Lecture date: 2015-03-12
The present perfect blurs the gap between past and present. Everything is up to now—nothing is left behind. The present perfect stands for an expression of unfinished time. Unfinished time started in the past and continues into the present. There is no quarantine period between historical facts and contemporary truth. Architecture is a form of presence, yet its history always plays a key role in both its production and interpretation. At best its history is told in the present perfect tense by means of projective speculation to establish a strong, yet individual, and ad hoc connection between then and now.
Alex is looking for such strong – sometimes constructed – genealogical, idea-based, and conceptual connections between the past and the present by talking about a couple of his projects addressing collective form through the attempt of an alternative historical approach. Among them the project of the German Pavilion at the 14. International Architecture Biennale in Venice, his recently published book ‘The Western Town – A Theory of Aggregation’ and his work on Urban Rules.

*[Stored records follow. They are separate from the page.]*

<file path="config.mk">
export PLATFORM = sky130hd
export DESIGN_NAME = ll_control
export DESIGN_NICKNAME = d
export VERILOG_FILES = /design/src/rtl/ll_control.sv
export SDC_FILE = /design/constraint.sdc
export NUM_CORES = 1
export LEC_CHECK = 0
export CAP_MARGIN = 25
export CORE_ASPECT_RATIO = 1.25
export CORE_UTILIZATION = 40
export DETAILED_ROUTE_END_ITERATION = 7
export GPL_ROUTABILITY_DRIVEN = 0
export PLACE_DENSITY = 0.82
export SLEW_MARGIN = 0
export SYNTH_ARGS = -nofsm -noshare
export SYNTH_HDL_FRONTEND = slang
export SYNTH_SLANG_ARGS = --single-unit
</file>
<file path="constraint.sdc">
create_clock -name clk -period 2.4 [get_ports clk]
set_clock_uncertainty 0.15 [all_clocks]
set_input_delay 0.48 -clock clk [delete_from_list [all_inputs] [get_ports clk]]
set_output_delay 0.48 -clock clk [all_outputs]
set_load 0.01 [all_outputs]
</file>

Alex Lehnerer, an architect and urban designer, currently holds a position as assistant professor at ETH Zurich in Switzerland. Prior to that he was based in Chicago, where he was a professor at the University of Illinois, School of Architecture. He received his PhD from ETH Zurich and his MArch from the University of California in Los Angeles (UCLA). Together with his partner Savvas Ciriacidis he is leading the Zurich based architecture practice CIRIACIDISLEHNERER. In 2014, the two were the general commissioners of the German pavilion at the 14. International Architecture Biennale in Venice.